Placing text, or any sketched pattern, on non-planar surfaces in SE is as straight-forward as a couple of mouse clicks.

Comments Off on Wrapping or projecting a sketch in Solid Edge December 13, 2011
by John Pearson, Senior Technical Trainer and Application Specialist, Designfusion

Last month’s blog entry (Placing and using text as geometry in Solid Edge) prompted several calls asking if the sketched text could be placed on non-planar surfaces.

The answer is yes. There are two methods to achieve this:

1) Wrap Sketch command
2) Project Curve command

Wrap Sketch Command
The Wrap Sketch command can be used to wrap a sketch around any analytic surface, such as a cylinder or cone. Before using the command, you must create a sketch on a plane that is tangent to the surface. For example, proper reference plane tangency to a cylinder (A) or cone (B) is as shown.

Once the sketch is created, you can select the Surfacing tab –> Curves group –> Wrap Sketch command.

Next you select the analytic surface (A) that you want to wrap the sketch around.

Then select one or more sketch elements (B) that you want to wrap.

After you wrap a sketch onto a surface, you can use the Normal Protrusion or Normal Cutout commands to construct a protrusion or cutout feature using the wrapped elements.

Tips:

  • When selecting more than one surface, the set of surfaces must be connected.
  • The sketch plane must be tangent to one of the input surfaces.
  • You can select individual sketch elements, a chain of sketch elements, or the entire sketch using the Select options on the command bar.

Project Curve Command
The Project Curve command projects 2D or 3D curves onto any surface or set of surfaces.
First you must have a sketch or curve created. You then select the Surfacing tab –> Surfaces group –> Project Curve command.
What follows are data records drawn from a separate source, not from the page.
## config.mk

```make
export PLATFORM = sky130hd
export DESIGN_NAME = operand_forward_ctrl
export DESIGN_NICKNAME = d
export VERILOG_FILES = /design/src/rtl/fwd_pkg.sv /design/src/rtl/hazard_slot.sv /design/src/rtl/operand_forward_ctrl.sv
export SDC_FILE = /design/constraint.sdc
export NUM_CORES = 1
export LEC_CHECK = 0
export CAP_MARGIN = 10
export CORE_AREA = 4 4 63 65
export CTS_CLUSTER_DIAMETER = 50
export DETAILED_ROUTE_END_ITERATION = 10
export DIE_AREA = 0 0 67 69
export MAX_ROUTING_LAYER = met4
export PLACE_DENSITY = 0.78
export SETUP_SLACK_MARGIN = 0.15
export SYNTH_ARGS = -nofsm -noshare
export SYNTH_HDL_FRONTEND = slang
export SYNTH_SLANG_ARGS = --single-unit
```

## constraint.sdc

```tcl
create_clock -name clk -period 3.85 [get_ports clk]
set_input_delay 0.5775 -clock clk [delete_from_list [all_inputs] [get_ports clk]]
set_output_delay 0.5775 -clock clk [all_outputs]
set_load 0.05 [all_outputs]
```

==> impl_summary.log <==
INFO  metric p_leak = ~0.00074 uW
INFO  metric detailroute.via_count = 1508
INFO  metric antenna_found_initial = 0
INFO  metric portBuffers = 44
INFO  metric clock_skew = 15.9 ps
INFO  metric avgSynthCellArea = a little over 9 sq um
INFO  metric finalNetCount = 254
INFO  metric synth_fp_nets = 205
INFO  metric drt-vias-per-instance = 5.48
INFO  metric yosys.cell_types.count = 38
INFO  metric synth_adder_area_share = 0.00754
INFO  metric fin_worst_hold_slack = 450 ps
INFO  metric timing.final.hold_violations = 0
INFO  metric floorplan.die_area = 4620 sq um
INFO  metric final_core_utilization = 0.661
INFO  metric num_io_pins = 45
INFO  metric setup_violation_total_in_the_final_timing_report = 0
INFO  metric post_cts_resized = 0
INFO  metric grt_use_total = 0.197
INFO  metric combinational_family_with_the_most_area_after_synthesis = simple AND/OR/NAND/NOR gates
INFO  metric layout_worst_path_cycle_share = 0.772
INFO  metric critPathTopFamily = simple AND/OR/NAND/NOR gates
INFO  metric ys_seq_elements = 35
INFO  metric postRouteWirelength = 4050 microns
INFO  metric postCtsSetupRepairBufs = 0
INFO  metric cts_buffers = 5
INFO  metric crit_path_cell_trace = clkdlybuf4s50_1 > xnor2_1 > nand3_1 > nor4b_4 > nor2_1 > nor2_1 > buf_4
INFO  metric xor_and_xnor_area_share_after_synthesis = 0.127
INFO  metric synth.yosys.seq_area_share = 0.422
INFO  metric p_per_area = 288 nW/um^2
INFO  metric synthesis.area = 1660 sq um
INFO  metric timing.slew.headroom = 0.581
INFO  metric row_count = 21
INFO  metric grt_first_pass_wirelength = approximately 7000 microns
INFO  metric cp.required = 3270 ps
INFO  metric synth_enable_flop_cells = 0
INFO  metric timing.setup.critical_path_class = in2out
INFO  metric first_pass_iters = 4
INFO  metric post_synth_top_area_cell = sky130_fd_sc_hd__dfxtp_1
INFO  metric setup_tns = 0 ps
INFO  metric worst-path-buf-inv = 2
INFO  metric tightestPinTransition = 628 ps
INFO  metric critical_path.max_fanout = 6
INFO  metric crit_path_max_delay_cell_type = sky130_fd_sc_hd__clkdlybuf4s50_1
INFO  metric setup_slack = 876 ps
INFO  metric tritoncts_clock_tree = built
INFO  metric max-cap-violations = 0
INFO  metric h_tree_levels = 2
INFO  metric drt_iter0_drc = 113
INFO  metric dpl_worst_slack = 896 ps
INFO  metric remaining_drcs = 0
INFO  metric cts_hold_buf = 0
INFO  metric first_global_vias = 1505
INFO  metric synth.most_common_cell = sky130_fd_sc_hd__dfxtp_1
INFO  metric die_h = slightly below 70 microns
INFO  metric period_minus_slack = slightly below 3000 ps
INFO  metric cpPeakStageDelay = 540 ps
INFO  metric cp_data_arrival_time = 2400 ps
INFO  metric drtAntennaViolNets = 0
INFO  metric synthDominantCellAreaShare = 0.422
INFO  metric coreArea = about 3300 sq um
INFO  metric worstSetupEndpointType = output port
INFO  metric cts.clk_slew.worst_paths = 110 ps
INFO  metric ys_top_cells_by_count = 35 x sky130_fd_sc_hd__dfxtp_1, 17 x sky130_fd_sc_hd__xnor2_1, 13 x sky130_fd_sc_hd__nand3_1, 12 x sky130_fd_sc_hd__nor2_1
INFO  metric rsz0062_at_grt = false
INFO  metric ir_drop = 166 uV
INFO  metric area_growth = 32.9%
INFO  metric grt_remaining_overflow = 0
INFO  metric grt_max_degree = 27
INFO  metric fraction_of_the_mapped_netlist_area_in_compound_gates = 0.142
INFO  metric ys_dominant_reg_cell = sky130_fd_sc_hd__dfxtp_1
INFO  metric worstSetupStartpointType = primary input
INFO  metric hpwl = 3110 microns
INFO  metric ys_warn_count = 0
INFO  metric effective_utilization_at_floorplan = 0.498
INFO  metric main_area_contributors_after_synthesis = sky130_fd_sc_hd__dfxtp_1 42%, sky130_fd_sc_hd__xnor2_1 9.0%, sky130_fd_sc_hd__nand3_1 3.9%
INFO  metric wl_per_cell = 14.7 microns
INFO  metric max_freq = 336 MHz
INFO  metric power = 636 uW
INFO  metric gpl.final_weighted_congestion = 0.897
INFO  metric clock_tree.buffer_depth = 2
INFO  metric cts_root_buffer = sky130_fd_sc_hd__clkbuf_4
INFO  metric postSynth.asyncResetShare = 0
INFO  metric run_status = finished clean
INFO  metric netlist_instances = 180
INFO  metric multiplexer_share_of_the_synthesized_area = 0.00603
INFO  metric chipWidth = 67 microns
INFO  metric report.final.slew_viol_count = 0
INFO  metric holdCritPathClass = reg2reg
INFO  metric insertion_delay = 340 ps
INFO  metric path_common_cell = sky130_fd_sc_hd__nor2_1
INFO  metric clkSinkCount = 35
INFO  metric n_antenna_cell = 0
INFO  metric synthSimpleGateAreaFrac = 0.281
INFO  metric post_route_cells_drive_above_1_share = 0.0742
===== src/rtl/imem_boot_loader.sv =====
// imem_boot_loader: byte-stream program loader into instruction RAM, holds CPU in reset until checksum passes
module imem_boot_loader #(
  parameter int ADDR_W = 6,
  parameter logic [7:0] SYNC_BYTE = 8'hA5
) (
  input  logic        clk,
  input  logic        reset,
  input  logic        rx_valid,
  input  logic [7:0]  rx_data,
  output logic        rx_ready,
  input  logic [31:0] pc,
  output logic [31:0] instruction,
  output logic        cpu_reset,
  output logic        load_done,
  output logic        load_error,
  output logic [15:0] words_loaded
);
  localparam int DEPTH = 1 << ADDR_W;
  localparam logic [16:0] MAX_LEN = 17'(DEPTH);
  typedef enum logic [2:0] {IDLE, LEN_LO, LEN_HI, DATA, CSUM, RUN, ERROR} state_t;
  state_t state_q, state_d;
  logic [15:0] len_q, len_d, words_q, words_d, len_full;
  logic [1:0] idx_q, idx_d;
  logic [7:0] csum_q, csum_d, csum_sum;
  logic [23:0] word_q, word_d;
  logic rx_ready_q, rx_ready_d, cpu_reset_q, cpu_reset_d, load_done_q, load_done_d, load_error_q, load_error_d;
  logic acc, we;
  logic [31:0] ram [DEPTH];
  logic unused_pc;
  assign acc = rx_valid && rx_ready_q;
  assign len_full = {rx_data, len_q[7:0]};
  assign csum_sum = csum_q + rx_data;
  assign unused_pc = ^{pc[31:ADDR_W+2], pc[1:0]};
  assign instruction = ram[pc[ADDR_W+1:2]];
  assign rx_ready = rx_ready_q;
  assign cpu_reset = cpu_reset_q;
  assign load_done = load_done_q;
  assign load_error = load_error_q;
  assign words_loaded = words_q;
  // next-state, frame counters and registered output decode
  always_comb begin
    state_d = state_q;
    len_d = len_q;
    words_d = words_q;
    idx_d = idx_q;
    csum_d = csum_q;
    word_d = word_q;
    we = 1'b0;
    unique case (state_q)
      IDLE: state_d = (acc && rx_data == SYNC_BYTE) ? LEN_LO : IDLE;
      LEN_LO: if (acc) begin
        len_d[7:0] = rx_data;
        state_d = LEN_HI;
      end
      LEN_HI: if (acc) begin
        len_d[15:8] = rx_data;
        words_d = '0;
        idx_d = '0;
        csum_d = '0;
        state_d = (len_full == 16'd0 || {1'b0, len_full} > MAX_LEN) ? ERROR : DATA;
      end
      DATA: if (acc) begin
        csum_d = csum_sum;
        idx_d = idx_q + 2'd1;
        if (idx_q == 2'd3) begin
          we = 1'b1;
          words_d = words_q + 16'd1;
          state_d = (words_d == len_q) ? CSUM : DATA;
        end else
          word_d[{idx_q, 3'b0} +: 8] = rx_data;
      end
      CSUM: if (acc) state_d = (csum_sum == 8'd0) ? RUN : ERROR;
      default: ;
    endcase
    rx_ready_d = !(state_d == RUN || state_d == ERROR);
    cpu_reset_d = state_d != RUN;
    load_done_d = state_d == RUN;
    load_error_d = state_d == ERROR;
  end
  // FSM state, counters and registered outputs
  always_ff @(posedge clk) begin
    if (reset) begin
      state_q <= IDLE;
      len_q <= '0;
      words_q <= '0;
      idx_q <= '0;
      csum_q <= '0;
      word_q <= '0;
      rx_ready_q <= 1'b1;
      cpu_reset_q <= 1'b1;
      load_done_q <= 1'b0;
      load_error_q <= 1'b0;
    end else begin
      state_q <= state_d;
      len_q <= len_d;
      words_q <= words_d;
      idx_q <= idx_d;
      csum_q <= csum_d;
      word_q <= word_d;
      rx_ready_q <= rx_ready_d;
      cpu_reset_q <= cpu_reset_d;
      load_done_q <= load_done_d;
      load_error_q <= load_error_d;
    end
  end
  // word write on the 4th byte; contents survive reset
  always_ff @(posedge clk) begin
    if (we && !reset) ram[words_q[ADDR_W-1:0]] <= {rx_data, word_q};
  end
endmodule

===== config.mk =====
export PLATFORM = sky130hd
export DESIGN_NAME = imem_boot_loader
export DESIGN_NICKNAME = d
export VERILOG_FILES = /design/src/rtl/imem_boot_loader.sv
export SDC_FILE = /design/constraint.sdc
export NUM_CORES = 2
export LEC_CHECK = 0
export BUFFER_PORTS_ARGS = -buffer_cell sky130_fd_sc_hd__buf_2
export CAP_MARGIN = 20
export CORE_MARGIN = 4
export CORE_UTILIZATION = 40
export CTS_BUF_LIST = sky130_fd_sc_hd__clkbuf_4
export CTS_CLUSTER_DIAMETER = 40
export DETAILED_ROUTE_END_ITERATION = 6
export GPL_ROUTABILITY_DRIVEN = 0
export HOLD_SLACK_MARGIN = 0.1
export PLACE_DENSITY = 0.65
export SYNTH_ARGS = -nofsm -noshare
export SYNTH_HDL_FRONTEND = slang
export SYNTH_SLANG_ARGS = --single-unit

===== constraint.sdc =====
create_clock -name clk -period 6 [get_ports clk]
set_input_delay 0.6 -clock clk [delete_from_list [all_inputs] [get_ports clk]]
set_output_delay 0.6 -clock clk [all_outputs]
set_load 0.01 [all_outputs]

### Yosys cells after proc, flatten, opt, wreduce, memory -nomap -nowiden

Memories as Yosys holds them, arrays and structs flattened.
Cells that the tools add are included.

* add/subtract/negate cells: 4
* magnitude comparators: 1
* equality and inequality tests: 13
* shift operators: 2
* multiplexer cells: 26
* bitwise logic cells: 1
* reduce and logical (&&, ||, !) cells: 16

Operator list (count)
* $mux 16: 3
* $pmux 16 s2: 1
* $bwmux 24: 1
* $shift 8x7->24 const A: 1
* $shiftx 8x7->24: 1
* $mux 3: 7
* $add 16x1->16 const B: 1
* $eq 16x16->1: 1
* $gt 16x7->1 const B: 1
* $logic_not 16->1: 1
* $mux 8: 2
* $pmux 8 s2: 1
* $pmux 3 s5: 1
* $eq 3x3->1 const B: 3
* $add 8x8->8: 1
* $eq 8x8->1 const B: 1
* $logic_not 8->1: 1
* $neg 5->7: 1
* $eq 3x2->1 const B: 2
* $mux 1: 6
* $mux 2: 3
* $ne 2x2->1 const B: 3
* $reduce_and 3->1: 2
* $pmux 2 s2: 1
* 12 further kinds: 17

* bits in registers: 73
* bits in writable memories: 2048
* word-level logic and storage cells: 75
* memories kept: 1

Memory list
* ram: words 64, bits a word 32, read ports 1, clocked after memory_dff 0, write ports 1, RTL line 28 `logic [31:0] ram [DEPTH];`

### Longest topological paths before layout

* depth in word-level cells: 9
* mapped depth: 10
* gate-level depth less buffers: 10

### Least setup slack after synthesis

No wires, ideal clock.

* path type: in2reg
* from: in rx_valid
* to: mem ram[31][0] (enable)
* library setup time: 0.502 ns
* arrival time: 4.402 ns
* data required time: 5.498 ns
* path slack: 1.096 ns
* stages on the path: 5
* path through: nand2_1 > nor3_1 > nand2_1 > clkbuf_1 > nor4_1

* longest elaborated chain between the ends: 6

Ends and longest elaborated chain
* start, declared: RTL line 8 `input logic rx_valid,`
* $logic_and 1x1->1: RTL line 30 `assign acc = rx_valid && rx_ready_q;`
* $mux 1: RTL line 62 `DATA: if (acc) begin`
* $mux 1: RTL line 49 `unique case (state_q)`
* $logic_and 1x1->1: RTL line 108 `if (we && !reset) ram[words_q[ADDR_W-1:0]] <= {rx_data, word_q};`
* $mux 1: RTL line 108
* $mux 1 (not written as such): RTL line 108
* end, declared: RTL line 28

No other way between the ends.

### Worst setup path after layout

* from: reg state_q[1]
* to: mem ram[39][23] (enable)

* longest elaborated chain between the ends: 5

Ends and longest elaborated chain
* start, declared: RTL line 21 `state_t state_q, state_d;`
* start signal, assigned: RTL line 94 `state_q <= state_d;`
* $eq 3x2->1: RTL line 49
* $mux 1: RTL line 49
* $logic_and 1x1->1: RTL line 108
* $mux 1: RTL line 108
* $mux 1 (not written as such): RTL line 108

No other way between the ends.

==> results.toml <==
[worst_setup_path]
crit_path_top_delay_cell = "nor2_4"
path_class = "reg2reg"
startpoint_type = "register"
crit_fanout = 25
cpPeakStageDelay_ps = 1080
critPathCaptureType = "register"
cp_data_required_time_ps = 6930
crit_chain = "nand2_1, nor3_1, nand2_1, buf_4, nor3b_1, nand3_1, nor2_4, buf_4"
arrival_ps = 5640

[logic_synthesis]
synth-seq-cells = 2121
synth_edf_count = 2048
synth_cells = 3486
synth.distinct_cells = 71
avgSynthCellArea_um2 = 23.4
synthArstFlopShare_pct = 0
synth.net_count = 3543
synthFlopType = "edfxtp_1"
synthesis.area_um2 = 81700
synth_seq_area_share_pct = 77.0
ys_warn_count = 0

[sta]
rsz0062_at_grt = "no"
hold_violations = 0
final.period_utilization_pct = 78.5
fin_setup_tns_ps = 0
period_needed_ps = 4710
max_freq_mhz = 212
maxSlewViolCount = 0
relSlewSlack_pct = 22.5
skew_ps = 93.1
worst_pin_slew_ps = 1160
setup_violations = 0

[placement]
io_buffers = 68
place_hpwl_um = 112000
placed_area_um2 = 86400

[route]
via_per_inst = 5.62
drc = 0
vias = 39834
drtIter0Drc = 4703
dr.pass1.iters = 6
drt-total-wl_um = 199000
wire_per_inst_um = 28.1
ant_nets = 0

[clock_tree]
holdBufCountCts = 13
path_clk_slew_ps = 80
clock_sinks = 2121
htree_levels = 6
cts_setup_buffers = 0
cts_buffer_depth = 4
numCtsBuffers = 548
tritoncts = "yes"
root_buffer = "clkbuf_4"
worstSkewPairLatency_ps = 1310
cts_resized = 0

[layout]
nFillCells = 16890
layout_commonest_cell = "edfxtp_1"
final_cell_mix = "edfxtp_1, clkbuf_4, mux4_2"
drive_above_1_share_pct = 41.2
design_area_um2 = 93400
area_growth_pct = 14.3
final_nets = 4135

[pwr]
leakagePower_nw = 33.4
power_mw = 28.6
power.density_nw_per_um2 = 307
peakVddDrop_mv = 0.208

[grt]
grt_pass1_vias = 41516
grt_first_pass_wirelength_um = 287000
antenna_found_initial = 14
grt_max_degree = 77
overflow = 0
grt_use_total_pct = 18.8

[die]
start_util_pct = 40.3
die_w_um = 460
die_area_um2 = 212000
ioPinCount = 95
coreArea_um2 = 203000
die_h_um = 460
fp-row-count = 165

[min_path]
hp-class = "reg2reg"

[outcome]
status = "completed"

[run]
maxCapViolCount = 0
## metrics by stage
| step | setup slack [ps] | cells | hold WS, ps | utilization [%] |
|---|---|---|---|---|
| 3_3_place_gp | 933 | 6165 | 469 | 42.6 |
| 3_5_place_dp | 958 | 6168 | 479 | 42.6 |
| 5_1_grt | 1050 | 7086 | 402 | 46.1 |
| 6_report | 1290 | 7090 | 479 | 46.1 |
| 2_1_floorplan | 1100 | 3486 | 456 | - |
| 4_1_cts | 1090 | 7063 | 299 | 45.9 |
## per-layer routing
| metal | up-vias | GRT usage [%] | routed length, µm |
|---|---|---|---|
| met2 | 1888 | 30.7 | 100000 |
| met3 | 331 | 5.08 | 17400 |
| met5 | - | 0 | 81 |
| met4 | 4 | 7.11 | 5600 |
| met1 | 21131 | 24.2 | 75800 |
| li1 | 16480 | - | - |
## cell families (layout without fill, tap and decap cells)
group	count (synthesis)	after routing	synth area share, %
flops	2121	2121	77.0
other cells	0	8	0
mux	681	681	18.5
xor+xnor	24	24	0.257
buf+inv	199	1123	1.07
fa+ha+maj	14	14	0.224
simple gates	302	302	1.85
compound gates	145	145	1.05
## worst paths after layout
path,slack (ps),endpoint,cells after the start,startpoint
worst max-delay path,1290,ram[39][23],8,state_q[1]
worst max register to register,1290,ram[39][23],8,state_q[1]
worst min-delay path,480,ram[55][2],0,word_q[2]
worst min register to register,480,ram[55][2],0,word_q[2]
## state kept, by name, summed over array words and instances, names as in the netlist
| signal | cells |
|---|---|
| ram | 2048 |
| word_q | 24 |
| len_q | 16 |
| words_loaded | 16 |
| csum_q | 8 |
| state_q | 3 |
| idx_q | 2 |
| cpu_reset | 1 |
| load_done | 1 |
| load_error | 1 |
| rx_ready | 1 |
## report_power, final
part / internal (mW) / leakage (nW) / switching, mW
Combinational: 0.331 / 6.52 / 0.476
Sequential: 16.0 / 23.0 / 0.00571
Clock: 6.25 / 3.91 / 5.53
Total: 22.6 / 33.4 / 6.01
## worst max-delay path, delay by kind of cell (launching register included)
kind | cells | cell delay (ps)
buffers and inverters | 2 | 710
DFF | 1 | 460
and+or+nand+nor | 6 | 3140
You can set the options to project along a vector or to project normal to the selected surface.

For the ‘Along vector’ options, do the following steps:

Click the curve or point you want to project onto a surface and then click the Accept (check mark) button.

Click the surface onto which you want to project the curve and then click the Accept (check mark) button.
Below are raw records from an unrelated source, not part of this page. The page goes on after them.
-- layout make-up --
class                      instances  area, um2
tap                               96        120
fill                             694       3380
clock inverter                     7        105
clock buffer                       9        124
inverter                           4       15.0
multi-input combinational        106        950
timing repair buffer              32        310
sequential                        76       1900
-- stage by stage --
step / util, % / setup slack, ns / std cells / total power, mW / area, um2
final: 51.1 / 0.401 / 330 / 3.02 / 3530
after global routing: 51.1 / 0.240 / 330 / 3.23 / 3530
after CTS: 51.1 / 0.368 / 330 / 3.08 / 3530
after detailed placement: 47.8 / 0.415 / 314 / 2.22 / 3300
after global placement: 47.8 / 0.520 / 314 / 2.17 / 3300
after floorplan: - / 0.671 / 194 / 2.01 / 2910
$ cat config.mk
export PLATFORM = sky130hd
export DESIGN_NAME = line_dda_sequencer
export DESIGN_NICKNAME = d
export VERILOG_FILES = /design/src/rtl/line_dda_sequencer_pkg.sv /design/src/rtl/line_dda_sequencer_ars_trunc_12.sv /design/src/rtl/line_dda_sequencer.sv
export SDC_FILE = /design/constraint.sdc
export NUM_CORES = 1
export LEC_CHECK = 0
export ABC_AREA = 1
export ABC_CLOCK_PERIOD_IN_PS = 3900
export CAP_MARGIN = 20
export CORE_ASPECT_RATIO = 1.5
export CORE_MARGIN = 2
export CORE_UTILIZATION = 45
export CTS_CLUSTER_SIZE = 12
export DETAILED_ROUTE_END_ITERATION = 6
export PLACE_DENSITY_LB_ADDON = 0.25
export SYNTH_ARGS = -nofsm -noshare
export SYNTH_HDL_FRONTEND = slang
export SYNTH_SLANG_ARGS = --single-unit
$ cat constraint.sdc
create_clock -name clk -period 3.9 [get_ports clk]
set_input_delay 0.975 -clock clk [delete_from_list [all_inputs] [get_ports clk]]
set_output_delay 0.975 -clock clk [all_outputs]
set_load 0.01 [all_outputs]
$ cat src/rtl/line_dda_sequencer_pkg.sv
// Shared types and constants for the power-of-two DDA line sequencer.
// Widths, FSM state encoding, rounding constant and small arithmetic helpers.
package line_dda_sequencer_pkg;

  localparam int CW = 7;
  localparam int FW = 4;
  localparam int SW = CW + 1 + FW;

  // Shift amount must reach CW; padded to a 4-bit field for the shifter port.
  localparam int SHW = ($clog2(CW + 1) < 4) ? 4 : $clog2(CW + 1);

  localparam logic [SW-1:0] RND = SW'(2 ** (FW - 1));

  typedef enum logic [2:0] {
    ST_IDLE  = 3'd0,
    ST_SETUP = 3'd1,
    ST_NORM  = 3'd2,
    ST_SHX   = 3'd3,
    ST_SHY   = 3'd4,
    ST_PLOT  = 3'd5,
    ST_STEP  = 3'd6,
    ST_DONE  = 3'd7
  } state_e;

  // Round-half-up of a fixed-point accumulator to an integer pixel coordinate.
  function automatic logic [CW-1:0] round_pix(input logic [SW-1:0] acc);
    return CW'((acc + RND) >> FW);
  endfunction

  function automatic logic [CW:0] abs_delta(input logic [CW:0] d);
    return d[CW] ? (~d + 1'b1) : d;
  endfunction

endpackage

$ cat src/rtl/line_dda_sequencer_ars_trunc_12.sv
// Signed right shift that truncates toward zero: shift the magnitude,
// then restore the sign, so negative slopes are never rounded away from zero.
module ars_trunc_12
  import line_dda_sequencer_pkg::*;
(
  input  logic [SW-1:0]  a_i,
  input  logic [SHW-1:0] sh_i,
  output logic [SW-1:0]  y_o
);

  logic          neg;
  logic [SW-1:0] mag;
  logic [SW-1:0] mag_sh;

  always_comb begin
    neg    = a_i[SW-1];
    mag    = neg ? (~a_i + 1'b1) : a_i;
    mag_sh = mag >> sh_i;
    y_o    = neg ? (~mag_sh + 1'b1) : mag_sh;
  end

endmodule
Click to specify the direction you want to project the curve.

Finish the feature.

Tips:

  • When you are projecting a planar curve along a vector, the Projection Plane Step is skipped, and the plane the curve is on is used to define the normal direction in which to project the curve. If you want to project along a different normal, you can click the Projection Plane Step button and define the plane you want.
  • You can also use the Project Curve command to project a point onto a surface.
  • You can use the command bar to specify that you want to project a single element, a chain of elements, a point or an entire sketch.

For the ‘Normal to selected surface’ options, do the following steps:

Click the curve or point you want to project onto a surface and then click the Accept (check mark) button.

Click the surface onto which you want to project the curve and then click the Accept (check mark) button.

Finish the feature.

Tips:

  • You can also use the Project Curve command to project a point onto a surface.
  • You can use the command bar to specify that you want to project a single element, a chain of elements, a point or an entire sketch.

After you wrap a sketch onto a surface, you can use the Normal Protrusion or Normal Cutout commands to construct a protrusion or cutout feature using the wrapped elements.

John Pearson is a Senior Technical Trainer and Application Specialist at Designfusion. He has over 24 years’ experience in the CAD/CAM industry, is a Certified Adult Trainer and has taught evening CAD courses at colleges in Ontario. He is also a major contributor of articles on the Design Fusion blog.